In January 2020 University Hospitals Southampton NHS Foundation Trust (UHS) started looking at Microsoft Teams as a platform for trust staff to securely communicate, collaborate and receive clinical information using a custom bot app developed by Medxnote. In February 2020 the trust started a pilot of 50 clinical staff in neurology to start using Teams to communicate as a department, and to receive their inpatient referrals. By mid-March 2020, it was clear with the huge changes being made across the trust that all staff would need Teams to enable staff to work from home, communicate easily to limit face to face contact, and to receive clinical information from wherever they were working.
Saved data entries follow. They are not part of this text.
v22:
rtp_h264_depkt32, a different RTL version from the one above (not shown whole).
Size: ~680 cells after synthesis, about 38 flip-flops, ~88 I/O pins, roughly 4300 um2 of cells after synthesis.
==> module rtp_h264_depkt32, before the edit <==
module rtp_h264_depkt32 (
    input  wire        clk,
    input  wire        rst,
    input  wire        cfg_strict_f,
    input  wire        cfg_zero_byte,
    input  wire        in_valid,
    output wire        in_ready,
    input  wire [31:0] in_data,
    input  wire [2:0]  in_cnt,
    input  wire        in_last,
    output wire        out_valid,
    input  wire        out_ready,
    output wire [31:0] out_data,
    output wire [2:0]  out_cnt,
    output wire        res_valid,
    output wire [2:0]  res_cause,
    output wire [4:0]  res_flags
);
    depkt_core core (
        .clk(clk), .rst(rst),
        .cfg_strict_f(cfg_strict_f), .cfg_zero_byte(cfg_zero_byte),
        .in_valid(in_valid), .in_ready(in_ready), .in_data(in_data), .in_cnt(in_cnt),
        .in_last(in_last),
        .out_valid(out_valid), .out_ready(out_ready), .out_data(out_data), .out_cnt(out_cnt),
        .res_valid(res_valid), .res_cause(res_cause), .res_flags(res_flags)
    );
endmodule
This is an optimization exercise on Yosys and OpenROAD, whose aim is small area, a short achievable clock period and few clock cycles per item, not a production implementation.
In this exercise RTL edits were held to simulation tests only and were not proved equivalent to the original.

### flow/run.sh
#!/bin/bash
# synth_recipe.tcl (not shown) runs the flow's synth.tcl, then flattens the netlist and writes it again
# the make line also repeats each setting of config.mk as NAME=value (left out here)
make -C /OpenROAD-flow-scripts/flow DESIGN_CONFIG=/design/flow/config.mk WORK_HOME=/design/flow/orfs CLKGATE_MAP_FILE= SYNTH_SCRIPT=/design/flow/synth_recipe.tcl finish
### flow/config.mk
export PLATFORM = sky130hd
export DESIGN_NAME = ammod
export DESIGN_NICKNAME = ammod
export VERILOG_FILES = /design/flow/design.v
export SDC_FILE = /design/flow/constraint.sdc
export NUM_CORES = 4
export LEC_CHECK = 0
export CAP_MARGIN = 60
export CORE_MARGIN = 2
export CORE_UTILIZATION = 40
export GPL_TIMING_DRIVEN = 1
export PLACE_DENSITY = 0.6
export SLEW_MARGIN = 60
### flow/constraint.sdc
create_clock -name core_clock -period 24.0 [get_ports {clk}]
set_input_delay 4.8000 -clock core_clock [delete_from_list [all_inputs] [get_ports {clk}]]
set_output_delay 4.8000 -clock core_clock [all_outputs]
set_load 0.01 [all_outputs]
Background: an optimization exercise with open tools, aiming at small area. Do not read the settings as production practice. Function was checked by simulation only, so behaviour that the tests miss may differ from the original. The flow treats the clock pin as an ideal source, which a real chip does not have. Power figures rest on the tool's default switching activity, not on a simulated workload.

== tundra ==
## pwmcore
module pwmcore (
    input  wire        clk,
    input  wire        rst,           
    input  wire        cmd_valid,
    input  wire [31:0] cmd_word,
    output reg         resp_valid,
    output wire [31:0] resp_word,
    input  wire [7:0]  ev_in,
    output wire [3:0]  pin_h,
    output wire [3:0]  pin_l,
    output wire        irq_fault,
    output wire [3:0]  irq_match,
    output wire        irq_ovf
);
==> flow/config.mk <==
export PLATFORM = sky130hd
export DESIGN_NAME = pwmcore
export DESIGN_NICKNAME = pwmcore
export VERILOG_FILES = /design/flow/design.v
export SDC_FILE = /design/flow/constraint.sdc
export NUM_CORES = 4
export LEC_CHECK = 0
export ABC_AREA = 1
export CAP_MARGIN = 30
export CORE_MARGIN = 2
export CORE_UTILIZATION = 50
export PLACE_DENSITY = 0.65
export SLEW_MARGIN = 20
==> flow/constraint.sdc <==
create_clock -name core_clock -period 12.0 [get_ports {clk}]
set_input_delay 2.4000 -clock core_clock [delete_from_list [all_inputs] [get_ports {clk}]]
set_output_delay 2.4000 -clock core_clock [all_outputs]
set_load 0.01 [all_outputs]
standard.sh (not shown) runs the stock make flow with config.mk's settings and CLKGATE_MAP_FILE= SYNTH_SCRIPT=/design/flow/synth_recipe.tcl, a recipe that flattens the netlist after the stock synthesis.
==> flow/flow/run.sh <==
#!/bin/bash
# Own layout flow: the standard flow (standard.sh) with these changes:
#  - the ABC step of synthesis uses an area-oriented script (flow/area.abc);
#  - extra ORFS make variables from flow/make_args.txt (one per line):
#    the port buffers' cell and the clock tree options.
# Synthesis passes, registers, floorplan, PDN, placement and routing are
# otherwise the standard flow's. Each tool's log is in orfs/logs/; make's
# own output is in own_flow.log.
set -euo pipefail
W=$(pwd)
{
  echo "proc abc {args} {"
  echo "  set i [lsearch -exact \$args -script]"
  echo "  if {\$i >= 0} { lset args [expr {\$i + 1}] {$W/flow/area.abc} }"
  echo "  yosys abc {*}\$args"
  echo "}"
  cat synth_recipe.tcl
} > own_synth.tcl
grep -q "SYNTH_SCRIPT=[^ ]*synth_recipe.tcl" standard.sh
sed "s#SYNTH_SCRIPT=[^ ]*synth_recipe.tcl#SYNTH_SCRIPT=$W/own_synth.tcl#" standard.sh > own_standard.sh
extra=()
if [[ -f flow/make_args.txt ]]; then
  while IFS= read -r line; do
    [[ -n "$line" ]] && extra+=("$line")
  done < flow/make_args.txt
fi
# standard.sh passes its own arguments to make as the targets; put the
# extra variables first, then the target.
bash own_standard.sh "${extra[@]}" finish > own_flow.log 2>&1
==> flow/flow/area.abc <==
strash
dch -f
map -a
strash
dch -f
map -a
topo
stime -c
==> flow/flow/make_args.txt <==
BUFFER_PORTS_ARGS=-buffer_cell sky130_fd_sc_hd__buf_1
CTS_ARGS=-sink_clustering_enable -repair_clock_nets -dont_use_dummy_load -sink_clustering_size 16 -sink_clustering_max_diameter 60 -buf_list sky130_fd_sc_hd__clkbuf_8
GPL_KEEP_OVERFLOW=0
Edits applied to the flow inputs when going from tundra to onyx:
==> flow/flow/make_args.txt <==
BUFFER_PORTS_ARGS=-buffer_cell sky130_fd_sc_hd__buf_1
CTS_ARGS=-sink_clustering_enable -repair_clock_nets -dont_use_dummy_load
==> comparison <==
- onyx against tundra: number of antenna repair diodes shrank by 1, number of sequential storage elements held steady.
- Looking at launch point of the worst path, the cmd_word[0] result is from onyx; the cmd_word[2] one comes from tundra.
- onyx against tundra; fmax is up by more than 10%.
- onyx reports its slowest stage cell on the critical path as buf_1 while tundra reports clkinv_1.
- Summary of onyx over tundra: final critical delay including setup and external delays moved down; compound-cell area share of the yosys netlist level; worst hold-check slack moved down; setup slack moved up.
What follows belongs to an exercise in optimizing a design on an open flow for small area, a short achievable clock period and few clock cycles; a production flow would make more cautious choices. Where RTL was checked, it was by simulation tests only, not by an equivalence proof against the original. Only the layout flow was run in runs 3 and 4; the RTL was not checked for function there. No activity file was given, so power comes from the tool's default toggle rates. The flow treats the clock pin as an ideal source, which a real chip does not have.

$ cat design.v
module jc1_lane (
    input  wire       clk,
    input  wire       rst,         
    input  wire       cmd_valid,
    output wire       cmd_ready,
    input  wire [2:0] cmd_op,
    input  wire [7:0] cmd_data,
    output reg        res_valid,
    output reg  [7:0] res_data
);
    localparam OP_RESET  = 3'd0;
    localparam OP_STEP   = 3'd1;
    localparam OP_XOR    = 3'd2;
    localparam OP_WARMUP = 3'd3;
    localparam OP_PEEK_S = 3'd4;
    localparam OP_PEEK_P = 3'd5;
    localparam OP_PEEK_Q = 3'd6;
    function [7:0] add8(input [7:0] a, input [7:0] b, input cin);
        reg [7:0] g, pr, g1, p1, g2, p2, g3;
        begin
            g  = a & b;
            pr = a ^ b;
            g1 = g  | (pr & {g[6:0], cin});
            p1 = pr & {pr[6:0], 1'b1};
            g2 = g1 | (p1 & {g1[5:0], {2{cin}}});
            p2 = p1 & {p1[5:0], 2'b11};
            g3 = g2 | (p2 & {g2[3:0], {4{cin}}});
            add8 = pr ^ {g3[6:0], cin};
        end
    endfunction
    reg  [2047:0] ring;                        
    wire [7:0]    r0   = ring[7:0];
    wire [7:0]    r253 = ring[2031:2024];
    wire [7:0]    r254 = ring[2039:2032];
    reg        rst_r;
    reg  [7:0] B;                              
    reg  [7:0] p;
    reg  [7:0] dk;                             
    reg        al;                             
    reg        swp;                            
    reg        rdy;                            
    reg        ld;                             
    reg        s1v;
    reg  [2:0] s1op;
    reg        s1step;                         
    reg        s1peek;                         
    reg        s1warm;                         
    reg        s1rst;                          
    reg  [7:0] s1d;
    reg  [7:0] s1xm;                           
    reg        s2step;
    assign cmd_ready = rdy;
    wire fire      = s1v & (~s1step | al);
    wire fire_step = fire & s1step;
    wire last      = ~s1warm | (s1xm == 8'd254);
    wire done      = fire & last;
    wire clear     = rst_r | (fire & s1rst);
    wire [7:0] sv = r0;                        
    wire [7:0] t  = add8(sv, s1xm, 1'b1);
    wire [7:0] cs_s = dk ^ sv ^ s1xm;
    wire [7:0] cs_c = (dk & sv) | (dk & s1xm) | (sv & s1xm);
    wire [7:0] ks   = add8(cs_s, {cs_c[6:0], 1'b0}, 1'b0);
    wire [7:0] kp   = add8(s1d, ~B, 1'b0);
    wire [7:0] k    = s1peek ? kp : ks;
    wire [7:0] q_cur = add8(dk, p, 1'b1);
    wire       al_n  = clear | fire_step | (B == p);
    reg        s2resp;                         
    reg  [1:0] s2mode;                         
    reg  [7:0] s2x;
    reg  [7:0] s2tp;                           
    reg        s2fwd;                          
    reg  [7:0] s2k;                            
    wire [7:0] pa = 8'd1 << s2k[2:0];
    wire [7:0] pb = 8'd1 << s2k[5:3];
    wire [63:0] lo;
    wire [3:0]  hin = ~(4'd1 << s2k[7:6]);
    genvar gl;
    generate
        for (gl = 0; gl < 64; gl = gl + 1) begin : dec
            assign lo[gl] = pb[gl / 8] & pa[gl % 8];
        end
    endgenerate
    wire [7:0] sq;
    genvar gq, gb, gt;
    generate
        for (gb = 0; gb < 8; gb = gb + 1) begin : bitq
            wire [3:0] gsel;                   
            for (gq = 0; gq < 4; gq = gq + 1) begin : quad
                wire [21:0] n;                 
                wire [5:0]  o;                 
                wire [2:0]  m;                 
                for (gt = 0; gt < 21; gt = gt + 1) begin : term
                    jc1_aoi3 u (
                        .a0(lo[3*gt]),   .b0(ring[8*(64*gq+3*gt)+gb]),
                        .a1(lo[3*gt+1]), .b1(ring[8*(64*gq+3*gt+1)+gb]),
                        .a2(lo[3*gt+2]), .b2(ring[8*(64*gq+3*gt+2)+gb]),
                        .y(n[gt]));
                end
                jc1_nand2 u21 (.a(lo[63]), .b(ring[8*(64*gq+63)+gb]), .y(n[21]));
                jc1_nand4 u0 (.a(n[0]),  .b(n[1]),  .c(n[2]),  .d(n[3]),  .y(o[0]));
                jc1_nand4 u1 (.a(n[4]),  .b(n[5]),  .c(n[6]),  .d(n[7]),  .y(o[1]));
                jc1_nand4 u2 (.a(n[8]),  .b(n[9]),  .c(n[10]), .d(n[11]), .y(o[2]));
                jc1_nand4 u3 (.a(n[12]), .b(n[13]), .c(n[14]), .d(n[15]), .y(o[3]));
                jc1_nand3 u4 (.a(n[16]), .b(n[17]), .c(n[18]), .y(o[4]));
                jc1_nand3 u5 (.a(n[19]), .b(n[20]), .c(n[21]), .y(o[5]));
                jc1_nor2  u6 (.a(o[0]), .b(o[1]), .y(m[0]));
                jc1_nor2  u7 (.a(o[2]), .b(o[3]), .y(m[1]));
                jc1_nor2  u8 (.a(o[4]), .b(o[5]), .y(m[2]));
                jc1_a31oi u9 (.a1(m[0]), .a2(m[1]), .a3(m[2]), .b1(hin[gq]), .y(gsel[gq]));
            end
            assign sq[gb] = (gsel[0] | gsel[1]) | (gsel[2] | gsel[3]);
        end
    endgenerate
    wire [7:0] nb = ~B + 8'd1;
    wire kv = ~swp | (s2k > nb);
    reg        s3step;
    reg        s3resp;
    reg  [1:0] s3mode;
    reg  [7:0] s3x;
    reg  [7:0] s3tp;
    reg        s3fwd;
    reg        s3kv;
    reg  [7:0] s3sq;
    wire [7:0] sqf = s3fwd ? r253 : (s3kv ? s3sq : 8'd0);
    wire [7:0] r   = add8(s3tp, sqf, 1'b0);
    wire zero_in = clear | (swp & (B != 8'd0));
    always @(posedge clk) begin
        ring[2023:8]    <= ring[2031:16];
        ring[2031:2024] <= s3step ? r : r254;
        ring[2039:2032] <= ring[2047:2040];
        ring[2047:2040] <= fire_step ? t : r0;
        ring[7:0]       <= zero_in ? 8'd0 : ring[15:8];
    end
    wire new_step = (cmd_op == OP_STEP) | (cmd_op == OP_XOR) | (cmd_op == OP_WARMUP);
    always @(posedge clk) begin
        rst_r <= rst;
        if (clear) begin
            B   <= 8'd1;
            p   <= 8'd0;
            dk  <= 8'd255;
            al  <= 1'b1;
            swp <= 1'b1;
        end else begin
            B   <= B + 8'd1;
            if (fire_step) begin
                p  <= p + 8'd1;
                dk <= ks;
            end
            al  <= al_n;
            swp <= swp & (B != 8'd0);
        end
        if (rst) begin
            s1v <= 1'b0;
            rdy <= 1'b1;
            ld  <= 1'b1;
        end else if (ld) begin
            s1v <= cmd_valid;
            rdy <= ~cmd_valid | ~new_step | ((cmd_op != OP_WARMUP) & al_n);
            ld  <= ~cmd_valid | ~new_step | ((cmd_op != OP_WARMUP) & al_n);
        end else begin
            s1v <= ~done;
            rdy <= al_n & (~s1warm | ((s1xm + {7'd0, fire}) == 8'd254));
            ld  <= done | (al_n & (~s1warm | ((s1xm + {7'd0, fire}) == 8'd254)));
        end
        if (ld) begin
            s1op   <= cmd_op;
            s1step <= new_step;
            s1peek <= (cmd_op == OP_PEEK_S);
            s1warm <= (cmd_op == OP_WARMUP);
            s1rst  <= (cmd_op == OP_RESET);
            s1d    <= cmd_data;
            s1xm   <= (cmd_op == OP_STEP) ? cmd_data - 8'd1 : 8'hff;
        end else if (fire) begin
            s1xm   <= s1xm + 8'd1;
        end
        s2step <= ~rst & fire_step;
        s2resp <= ~rst & done;
        s2tp   <= t + p + 8'd1;
        s2fwd  <= (k == 8'd254) & s2step;
        s2k    <= k;
        case (s1op)
            OP_STEP:   begin s2mode <= 2'd1; s2x <= 8'd0;  end
            OP_XOR:    begin s2mode <= 2'd1; s2x <= s1d;   end
            OP_PEEK_S: begin s2mode <= 2'd2; s2x <= 8'd0;  end
            OP_PEEK_P: begin s2mode <= 2'd0; s2x <= p;     end
            OP_PEEK_Q: begin s2mode <= 2'd0; s2x <= q_cur; end
            default:   begin s2mode <= 2'd0; s2x <= 8'd0;  end
        endcase
        s3step <= ~rst & s2step;
        s3resp <= ~rst & s2resp;
        s3mode <= s2mode;
        s3x    <= s2x;
        s3tp   <= s2tp;
        s3fwd  <= s2fwd;
        s3kv   <= kv;
        s3sq   <= sq;
        res_valid <= ~rst & s3resp;
        res_data  <= (s3mode == 2'd1) ? (r ^ s3x) :
                     (s3mode == 2'd2) ? sqf : s3x;
    end
endmodule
What was the trust's response?
As a response to the pandemic, UHS secured 5,000 Teams licences and duly rolled the bot software out to a variety of staff groups. The development of an automatic process to assign licences to users enabled the trust to carry this out at speed. UHS also worked closely with its supplier Medxnote to ensure staff were able to:
- receive their referrals on Teams via the bot platform
- subscribe to receive results such as COVID-19 positive results for patients on their wards
- enable Teams users to contact a role rather than an individual in Teams, thus reducing the reliance on bleeps which don’t work for staff away from the hospital site
Without free licensing from Microsoft, without the expertise of in-house developers and without the support of Medxnote, the trust would not have been able to roll out this functionality at scale or speed.
What was the impact?
This approach has enabled the work at UHS to continue safely. It allowed thousands of staff to work from home effectively and has ensured clinical staff were able to work from private hospitals and still receive the information they needed. Clinical staff can act the moment a positive COVID-19 result is published, while patients are isolated or moved the moment their results are known.
What is planned next?
The trust is now looking at embedding Teams and Medxnote across the organisation – ensuring all staff realise the benefits of these systems rather than just those that needed it most. UHS is also looking at developing task management within Teams using Medxnote, making sure clinical staff have an active list of tasks directly related to the patients they are caring for. The UHS team are also enabling cross-tenancy communication so staff can speak to external colleagues across their region.